===== src/wake_map.vh =====
/*
 Constants for the wake-up source enable and reason logging block:
 register offsets, field positions, masks and reset values.
 Assumes it is included by bare name from the design file.
*/
// Overview of operation
// - Balancing protection wakes the device only if high enable bit 8 is set.
// - Aux input A undervoltage wakes only if high enable bit 1 is set.
// - Aux input A overvoltage wakes only if high enable bit 0 is set.
// - All enable bits reset to zero and are host readable and writable.
// - High registers bits 15:9 and 7:2 read zero and ignore writes.
// - Low reason bit 15 latches a communication wake; clears on read.
// - Low reason bit 14 latches a system fault wake; clears on read.
// - Low reason bit 13 latches a balancing-done wake; clears on read.
// - Low reason bit 12 latches a wake pin wake; clears on read.
// - Low reason bit 11 latches an alarm pin wake; clears on read.
// - Low reason bits 10:3 latch analog input 3..0 limit wakes; clear on read.
// - Low reason bits 2:0 latch cell undervolt 1, undervolt 0, overvolt wakes.
// - High reason bit 8 latches a balancing protection wake; clears on read.
// - High reason bits 1:0 latch aux A undervolt and overvolt wakes.
// - Reason bits are read only to the host and reset to zero.
// - Low enable bits 14:0 gate each source at its matching reason bit position.
// - Chain enable bit 15 plus a non-communication wake sends chain wake frames.
// - Wake pin enable bit turns on the wake input 0 receiver.
`ifndef WAKE_MAP_VH
`define WAKE_MAP_VH

`define WK_ADDR_W        12
`define WK_ADDR_EN_LO    12'h408
`define WK_ADDR_EN_HI    12'h409
`define WK_ADDR_RSN_LO   12'h40A
`define WK_ADDR_RSN_HI   12'h40B

`define WK_EN_HI_MASK    16'h0103
`define WK_RESET_VALUE   16'h0000

`define WK_BIT_CHAIN     15
`define WK_BIT_LINK      15
`define WK_BIT_WAKE_PIN  12
`define WK_BIT_BAL_PROT  8
`define WK_BIT_AUX_UV    1
`define WK_BIT_AUX_OV    0

`define WK_NUM_SRC       19

`endif


===== src/wake_source_ctrl.v =====
/*
 Wake-up source gating and reason logging. Four 16-bit registers sit
 on a simple strobe port at their fixed offsets. Assumes event inputs
 are synchronous one-cycle or level indications from the detectors,
 and that i_asleep is high while the device sleeps.
*/
`timescale 1ns/1ns
`default_nettype none
`include "wake_map.vh"

module wake_source_ctrl (
   // Clock and reset
   input  wire                    i_clock,
   input  wire                    i_reset,
   // Register port
   input  wire [`WK_ADDR_W-1:0]   i_reg_addr,
   input  wire                    i_reg_write,
   input  wire                    i_reg_read,
   input  wire [15:0]             i_reg_wdata,
   output reg  [15:0]             o_reg_rdata,
   output reg                     o_reg_rvalid,
   // Power state
   input  wire                    i_asleep,
   // Wake events from the detectors
   input  wire                    i_link_activity_wake,
   input  wire                    i_system_fault_wake,
   input  wire                    i_balance_done_wake,
   input  wire                    i_wake_pin_wake,
   input  wire                    i_alarm_pin_wake,
   input  wire [7:0]              i_analog_limit_wake,
   input  wire [2:0]              i_cell_limit_wake,
   input  wire                    i_balance_protect_wake,
   input  wire                    i_aux_a_undervolt_wake,
   input  wire                    i_aux_a_overvolt_wake,
   // Wake outputs
   output reg                     o_wake_request,
   output reg                     o_chain_wake_frame_send,
   output wire                    o_wake_pin_rx_enable,
   output wire                    o_wake_reason_any
);

   localparam NS = `WK_NUM_SRC;

   reg  [15:0]   en_lo_ff;
   reg  [15:0]   en_hi_ff;
   reg  [NS-1:0] reason_ff;

   wire          wr_en_lo  = i_reg_write & (i_reg_addr == `WK_ADDR_EN_LO);
   wire          wr_en_hi  = i_reg_write & (i_reg_addr == `WK_ADDR_EN_HI);
   wire          rd_rsn_lo = i_reg_read & (i_reg_addr == `WK_ADDR_RSN_LO);
   wire          rd_rsn_hi = i_reg_read & (i_reg_addr == `WK_ADDR_RSN_HI);

   // Source order: low reason bits 15:0, then aux OV, aux UV, balance protect
   wire [NS-1:0] src_all = {i_balance_protect_wake,
                            i_aux_a_undervolt_wake,
                            i_aux_a_overvolt_wake,
                            i_link_activity_wake,
                            i_system_fault_wake,
                            i_balance_done_wake,
                            i_wake_pin_wake,
                            i_alarm_pin_wake,
                            i_analog_limit_wake,
                            i_cell_limit_wake};

   // Communication always wakes; bit 15 of the low enable is the chain enable
   wire [NS-1:0] en_all = {en_hi_ff[`WK_BIT_BAL_PROT],
                           en_hi_ff[`WK_BIT_AUX_UV],
                           en_hi_ff[`WK_BIT_AUX_OV],
                           1'b1,
                           en_lo_ff[14:0]};

   wire [NS-1:0] trig = src_all & en_all & {NS{i_asleep}};

   wire [NS-1:0] clr_all = {{3{rd_rsn_hi}}, {16{rd_rsn_lo}}};

   wire          trig_other = |trig[NS-1:16] | (|trig[14:0]);

   // Enable registers
   always @(posedge i_clock or posedge i_reset) begin
      if (i_reset) begin
         en_lo_ff <= `WK_RESET_VALUE;
         en_hi_ff <= `WK_RESET_VALUE;
      end else begin
         if (wr_en_lo) begin
            en_lo_ff <= i_reg_wdata;
         end
         if (wr_en_hi) begin
            // Reserved bits never store, so they read back zero
            en_hi_ff <= i_reg_wdata & `WK_EN_HI_MASK;
         end
      end
   end

   // One sticky reason bit per source; a new wake beats a same-cycle read clear
   genvar g;
   generate
      for (g = 0; g < NS; g = g + 1) begin : g_reason
         always @(posedge i_clock or posedge i_reset) begin
            if (i_reset) begin
               reason_ff[g] <= 1'b0;
            end else if (trig[g]) begin
               reason_ff[g] <= 1'b1;
            end else if (clr_all[g]) begin
               reason_ff[g] <= 1'b0;
            end
         end
      end
   endgenerate

   // Register read data, valid one cycle after the read strobe
   reg [15:0] nxt_rdata;
   always @* begin
      nxt_rdata = 16'h0000;
      case (i_reg_addr)
         `WK_ADDR_EN_LO:  nxt_rdata = en_lo_ff;
         `WK_ADDR_EN_HI:  nxt_rdata = en_hi_ff;
         `WK_ADDR_RSN_LO: nxt_rdata = reason_ff[15:0];
         `WK_ADDR_RSN_HI: nxt_rdata = {7'h00, reason_ff[18],
                                       6'h00, reason_ff[17:16]};
         default:         nxt_rdata = 16'h0000;
      endcase
   end

   always @(posedge i_clock or posedge i_reset) begin
      if (i_reset) begin
         o_reg_rdata  <= 16'h0000;
         o_reg_rvalid <= 1'b0;
      end else begin
         o_reg_rvalid <= i_reg_read;
         if (i_reg_read) begin
            o_reg_rdata <= nxt_rdata;
         end
      end
   end

   // Wake pulses; chain frames only when some non-link source woke us
   always @(posedge i_clock or posedge i_reset) begin
      if (i_reset) begin
         o_wake_request          <= 1'b0;
         o_chain_wake_frame_send <= 1'b0;
      end else begin
         o_wake_request          <= |trig;
         o_chain_wake_frame_send <= en_lo_ff[`WK_BIT_CHAIN] & trig_other;
      end
   end

   assign o_wake_pin_rx_enable = en_lo_ff[`WK_BIT_WAKE_PIN];
   assign o_wake_reason_any    = |reason_ff;

endmodule
`default_nettype wire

- - -

Please return exactly the lines from the one containing "nxt_rdata = en_hi_ff;" through the end of the entries above, adding no other line.

         `WK_ADDR_EN_HI:  nxt_rdata = en_hi_ff;
         `WK_ADDR_RSN_LO: nxt_rdata = reason_ff[15:0];
         `WK_ADDR_RSN_HI: nxt_rdata = {7'h00, reason_ff[18],
                                       6'h00, reason_ff[17:16]};
         default:         nxt_rdata = 16'h0000;
      endcase
   end

   always @(posedge i_clock or posedge i_reset) begin
      if (i_reset) begin
         o_reg_rdata  <= 16'h0000;
         o_reg_rvalid <= 1'b0;
      end else begin
         o_reg_rvalid <= i_reg_read;
         if (i_reg_read) begin
            o_reg_rdata <= nxt_rdata;
         end
      end
   end

   // Wake pulses; chain frames only when some non-link source woke us
   always @(posedge i_clock or posedge i_reset) begin
      if (i_reset) begin
         o_wake_request          <= 1'b0;
         o_chain_wake_frame_send <= 1'b0;
      end else begin
         o_wake_request          <= |trig;
         o_chain_wake_frame_send <= en_lo_ff[`WK_BIT_CHAIN] & trig_other;
      end
   end

   assign o_wake_pin_rx_enable = en_lo_ff[`WK_BIT_WAKE_PIN];
   assign o_wake_reason_any    = |reason_ff;

endmodule
`default_nettype wire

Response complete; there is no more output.